We all gasped when she said it. Everyone looked up.
Patricia Wright, vice president of external affairs for BP America and president of the BP Foundation, repeated herself to make sure we all understood: With carbon capture and storage we can reduce CO2 emissions by 90 percent and begin to solve one of our most serious energy problems.""
Could it be possible that we had found a solution to carbon dioxide emissions in the past few years but I'd been too busy to hear about it?
What Wright had in mind could mean major improvement for the environment.
Six billion tons of CO2 are released each year into the atmosphere from power stations, chemical plants and steel foundries, and these emissions cause our Earth to heat up at an alarming speed.
Carbon capture and storage (CCS) is a process through which CO2 emissions from large point sources like these can be captured, transported and stored away in deep sea or geological formations, rather than released in the atmosphere. And Wright is right about the fact that it would reduce the CO2 emissions from these plants by 90 percent.
Sounds like a miracle solution.
But what Wright did not tell us is that CO2 capture, compression and transportation is actually very costly to the environment and to our wallets. The Intergovernmental Panel on Climate Change's air emission estimates of plants designed with CCS technology show that while CO2 emission drops, fuel use and emission of other air pollutants increases significantly, consistently outweighing the benefits.
Once CO2 is captured from point sources like power plants it has to be stored or used in some way.
Proposed ideas for storage include the ocean deep and geological formations below the Earth's surface. But storing CO2 in the ocean carries a large risk of ocean acidification with potentially disastrous effects on oceanic ecosystems. And according to an IPCC report, storing CO2 in deep geological formations is not a viable long-term plan. Maximum capacity for underground storage units has been estimated by the IPCC as 2000 Gigatonnes (Gt) of CO2, far from enough when humans are estimated to produce 30Gt of CO2 each year.
Plus, we can't keep storing everything we don't want to deal with (trash, nuclear waste, CO2) in the depths of the Earth and think it will disappear. There's always the risk of a leak.
CO2 is potentially lethal, and concentrations above 7 to 10 percent cause unconsciousness and death. Even a small leak of concentrated CO2 gas to the surface could kill millions of people.
The real hope for CCS technology isn't necessarily for citizens, plant owners or the environment at this point; it's for large oil companies like BP that have their best interest in mind. And though when Wright spoke about CCS's environmental benefits her concern seemed genuine, it was also the result of 25 years of experience in public relations for big oil companies like Amoco and BP.
With dwindling reserves, access to more oil is always the first priority for a big oil industry.

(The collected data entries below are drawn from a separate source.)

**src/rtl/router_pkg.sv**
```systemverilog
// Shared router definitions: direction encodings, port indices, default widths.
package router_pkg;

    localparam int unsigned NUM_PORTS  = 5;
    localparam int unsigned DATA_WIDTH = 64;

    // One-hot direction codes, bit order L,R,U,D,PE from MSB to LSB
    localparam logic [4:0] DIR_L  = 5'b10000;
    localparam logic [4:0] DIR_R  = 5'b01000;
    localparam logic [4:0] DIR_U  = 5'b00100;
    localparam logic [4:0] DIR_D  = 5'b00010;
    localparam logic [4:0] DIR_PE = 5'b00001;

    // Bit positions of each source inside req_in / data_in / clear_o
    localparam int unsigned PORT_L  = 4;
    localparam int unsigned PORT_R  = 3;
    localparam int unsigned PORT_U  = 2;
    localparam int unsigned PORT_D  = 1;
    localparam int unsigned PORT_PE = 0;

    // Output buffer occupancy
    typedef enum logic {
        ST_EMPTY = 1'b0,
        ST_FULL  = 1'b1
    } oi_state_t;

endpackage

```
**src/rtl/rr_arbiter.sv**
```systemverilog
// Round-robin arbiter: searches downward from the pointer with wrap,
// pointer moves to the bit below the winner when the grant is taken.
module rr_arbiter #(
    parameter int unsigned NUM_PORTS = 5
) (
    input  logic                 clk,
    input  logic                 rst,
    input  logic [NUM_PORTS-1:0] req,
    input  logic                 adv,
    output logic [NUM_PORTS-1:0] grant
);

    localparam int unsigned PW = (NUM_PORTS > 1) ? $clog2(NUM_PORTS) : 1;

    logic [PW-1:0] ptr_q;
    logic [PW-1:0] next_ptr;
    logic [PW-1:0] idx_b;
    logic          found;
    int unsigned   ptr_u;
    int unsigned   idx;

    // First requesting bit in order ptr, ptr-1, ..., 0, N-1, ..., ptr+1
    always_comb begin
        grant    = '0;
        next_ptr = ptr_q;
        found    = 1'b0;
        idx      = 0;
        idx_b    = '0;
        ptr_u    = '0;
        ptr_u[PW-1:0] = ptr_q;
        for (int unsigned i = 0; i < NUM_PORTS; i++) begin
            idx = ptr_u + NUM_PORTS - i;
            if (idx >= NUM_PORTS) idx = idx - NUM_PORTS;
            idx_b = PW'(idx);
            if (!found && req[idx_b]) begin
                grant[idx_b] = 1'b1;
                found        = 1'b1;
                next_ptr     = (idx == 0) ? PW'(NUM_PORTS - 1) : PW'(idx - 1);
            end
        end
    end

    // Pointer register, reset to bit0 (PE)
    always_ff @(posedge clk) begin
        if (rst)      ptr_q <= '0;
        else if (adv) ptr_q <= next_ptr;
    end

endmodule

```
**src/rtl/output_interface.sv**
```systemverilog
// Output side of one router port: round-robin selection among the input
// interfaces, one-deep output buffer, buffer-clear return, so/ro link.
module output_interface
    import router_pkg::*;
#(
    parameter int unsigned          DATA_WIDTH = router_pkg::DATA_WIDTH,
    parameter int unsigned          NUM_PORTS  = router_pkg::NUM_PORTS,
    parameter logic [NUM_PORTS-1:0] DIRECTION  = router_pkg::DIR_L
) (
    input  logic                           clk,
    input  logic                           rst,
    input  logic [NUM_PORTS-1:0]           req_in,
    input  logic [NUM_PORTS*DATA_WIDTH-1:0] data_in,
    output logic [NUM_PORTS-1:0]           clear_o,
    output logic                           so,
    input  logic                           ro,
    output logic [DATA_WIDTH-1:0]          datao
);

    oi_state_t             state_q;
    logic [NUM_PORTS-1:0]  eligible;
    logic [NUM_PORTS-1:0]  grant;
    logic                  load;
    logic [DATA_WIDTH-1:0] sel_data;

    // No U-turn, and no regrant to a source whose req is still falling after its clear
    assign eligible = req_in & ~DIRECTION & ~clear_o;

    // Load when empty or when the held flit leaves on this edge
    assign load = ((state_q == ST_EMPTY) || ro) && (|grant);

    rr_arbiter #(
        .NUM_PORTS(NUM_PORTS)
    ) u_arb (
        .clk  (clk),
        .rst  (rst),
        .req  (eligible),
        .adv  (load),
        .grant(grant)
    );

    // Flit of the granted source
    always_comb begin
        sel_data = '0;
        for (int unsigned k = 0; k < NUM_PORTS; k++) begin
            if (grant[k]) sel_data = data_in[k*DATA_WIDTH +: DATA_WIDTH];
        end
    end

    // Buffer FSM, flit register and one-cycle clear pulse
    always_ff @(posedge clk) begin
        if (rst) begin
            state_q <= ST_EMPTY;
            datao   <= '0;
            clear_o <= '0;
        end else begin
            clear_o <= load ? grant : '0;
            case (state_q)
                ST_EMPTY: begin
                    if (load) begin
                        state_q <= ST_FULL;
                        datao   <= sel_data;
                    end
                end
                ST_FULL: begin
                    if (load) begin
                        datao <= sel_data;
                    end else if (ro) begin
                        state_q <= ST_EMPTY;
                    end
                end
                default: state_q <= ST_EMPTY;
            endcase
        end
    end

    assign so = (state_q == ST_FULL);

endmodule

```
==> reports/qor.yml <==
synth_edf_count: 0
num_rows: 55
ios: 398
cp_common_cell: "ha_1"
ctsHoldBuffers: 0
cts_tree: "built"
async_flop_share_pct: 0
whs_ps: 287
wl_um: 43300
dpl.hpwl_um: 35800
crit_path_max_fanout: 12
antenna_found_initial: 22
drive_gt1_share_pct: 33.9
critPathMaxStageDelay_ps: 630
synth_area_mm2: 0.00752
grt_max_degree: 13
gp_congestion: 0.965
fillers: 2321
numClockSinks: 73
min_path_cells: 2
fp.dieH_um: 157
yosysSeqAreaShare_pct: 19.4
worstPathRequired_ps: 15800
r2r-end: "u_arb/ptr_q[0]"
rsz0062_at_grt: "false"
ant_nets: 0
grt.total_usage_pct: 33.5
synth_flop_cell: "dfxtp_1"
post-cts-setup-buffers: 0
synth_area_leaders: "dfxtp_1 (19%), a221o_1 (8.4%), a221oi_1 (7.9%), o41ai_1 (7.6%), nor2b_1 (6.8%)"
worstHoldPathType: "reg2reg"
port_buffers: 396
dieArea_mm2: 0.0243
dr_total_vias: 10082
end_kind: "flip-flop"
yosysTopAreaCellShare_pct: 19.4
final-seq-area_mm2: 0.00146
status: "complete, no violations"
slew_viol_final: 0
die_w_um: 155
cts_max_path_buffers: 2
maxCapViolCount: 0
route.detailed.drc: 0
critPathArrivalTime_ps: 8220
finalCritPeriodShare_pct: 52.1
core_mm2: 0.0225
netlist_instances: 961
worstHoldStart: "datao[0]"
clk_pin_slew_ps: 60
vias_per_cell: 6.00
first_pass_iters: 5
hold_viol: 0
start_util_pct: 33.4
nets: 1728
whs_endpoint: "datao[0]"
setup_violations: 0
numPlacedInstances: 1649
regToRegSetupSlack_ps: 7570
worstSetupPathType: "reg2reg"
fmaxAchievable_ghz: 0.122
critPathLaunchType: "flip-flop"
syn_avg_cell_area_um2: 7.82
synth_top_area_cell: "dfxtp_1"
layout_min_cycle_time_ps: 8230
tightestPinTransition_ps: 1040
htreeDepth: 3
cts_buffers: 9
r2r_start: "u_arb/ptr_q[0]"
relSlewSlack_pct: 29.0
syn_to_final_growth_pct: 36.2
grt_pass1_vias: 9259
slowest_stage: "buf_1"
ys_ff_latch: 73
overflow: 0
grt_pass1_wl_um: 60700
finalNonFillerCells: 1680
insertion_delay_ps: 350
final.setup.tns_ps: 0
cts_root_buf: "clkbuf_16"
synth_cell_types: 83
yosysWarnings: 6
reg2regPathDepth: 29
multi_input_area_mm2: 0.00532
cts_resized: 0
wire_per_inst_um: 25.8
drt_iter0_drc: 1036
File: src/rtl/gf233_pkg.sv
// Shared constants, FSM state type and the Karatsuba recombine for GF(2^233) multiplication.
package gf233_pkg;

    localparam int M       = 233;         // field degree
    localparam int HALF_LO = 116;         // width of the low operand half
    localparam int HALF_HI = 117;         // width of the high operand half
    localparam int RED_K   = 74;          // middle term of f(x) = x^233 + x^74 + 1
    localparam int ZW      = 2 * HALF_HI; // partial product width from the shared multiplier
    localparam int PW      = 2 * M - 1;   // raw product width

    typedef enum logic [2:0] {
        StIdle,
        StIss0,
        StIss1,
        StIss2,
        StWait,
        StRed,
        StDone
    } state_e;

    // p = z2*x^232 + (z0+z1+z2)*x^116 + z0, carry-free
    function automatic logic [PW-1:0] karatsuba_recombine(input logic [ZW-1:0] z0,
                                                         input logic [ZW-1:0] z1,
                                                         input logic [ZW-1:0] z2);
        logic [PW-1:0] e0;
        logic [PW-1:0] e1;
        logic [PW-1:0] e2;
        e0 = {{(PW-ZW){1'b0}}, z0};
        e1 = {{(PW-ZW){1'b0}}, z0 ^ z1 ^ z2} << HALF_LO;
        e2 = {{(PW-ZW){1'b0}}, z2} << (2 * HALF_LO);
        return e0 ^ e1 ^ e2;
    endfunction

endpackage

File: src/rtl/gf233_reduce.sv
// Combinational reduction of a 465-bit raw product modulo x^233 + x^74 + 1 (two folds).
module gf233_reduce
    import gf233_pkg::*;
(
    input  logic [PW-1:0] p,
    output logic [M-1:0]  r
);

    localparam int HIW = PW - M;      // bits above x^232 in the raw product
    localparam int F1W = HIW + RED_K; // first fold can reach degree 305
    localparam int H2W = F1W - M;     // bits left above x^232 after the first fold

    logic [HIW-1:0] hi1;
    logic [F1W-1:0] f1;
    logic [H2W-1:0] hi2;

    // Fold each term above x^232 back using x^233 = x^74 + 1
    always_comb begin
        hi1 = p[PW-1:M];
        f1  = {{(F1W-M){1'b0}}, p[M-1:0]}
            ^ {{(F1W-HIW){1'b0}}, hi1}
            ^ {hi1, {RED_K{1'b0}}};
        hi2 = f1[F1W-1:M];
        r   = f1[M-1:0]
            ^ {{(M-H2W){1'b0}}, hi2}
            ^ {{(M-H2W-RED_K){1'b0}}, hi2, {RED_K{1'b0}}};
    end

endmodule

CCS technology has a lot of potential to help oil industries tap into unused resources through a process known as Enhanced Oil Recovery. In EOR, gases such as CO2 are injected beneath otherwise inaccessible oil reserves, creating a sort of aerosol that pushes out the petrol. Combined with storage, the technology could yield important benefits for energy industries.
This may be why one of BP's strategies is to acquire mature oil fields in proximity to BP-owned point sources. With CCS technology, CO2 could be captured and transported from polluting BP power plants to oil fields where it could be used in EOR projects to acquire more oil.
One way to get this done is to follow BP Strategy Recommendations and gain public support for CCS through awareness about global warming: ""As the profile and risks of the climate change issue increases, public opinion will demand a solution ... and government will have to foot the bill.""
Which seems to be exactly what Ms. Wright has in mind.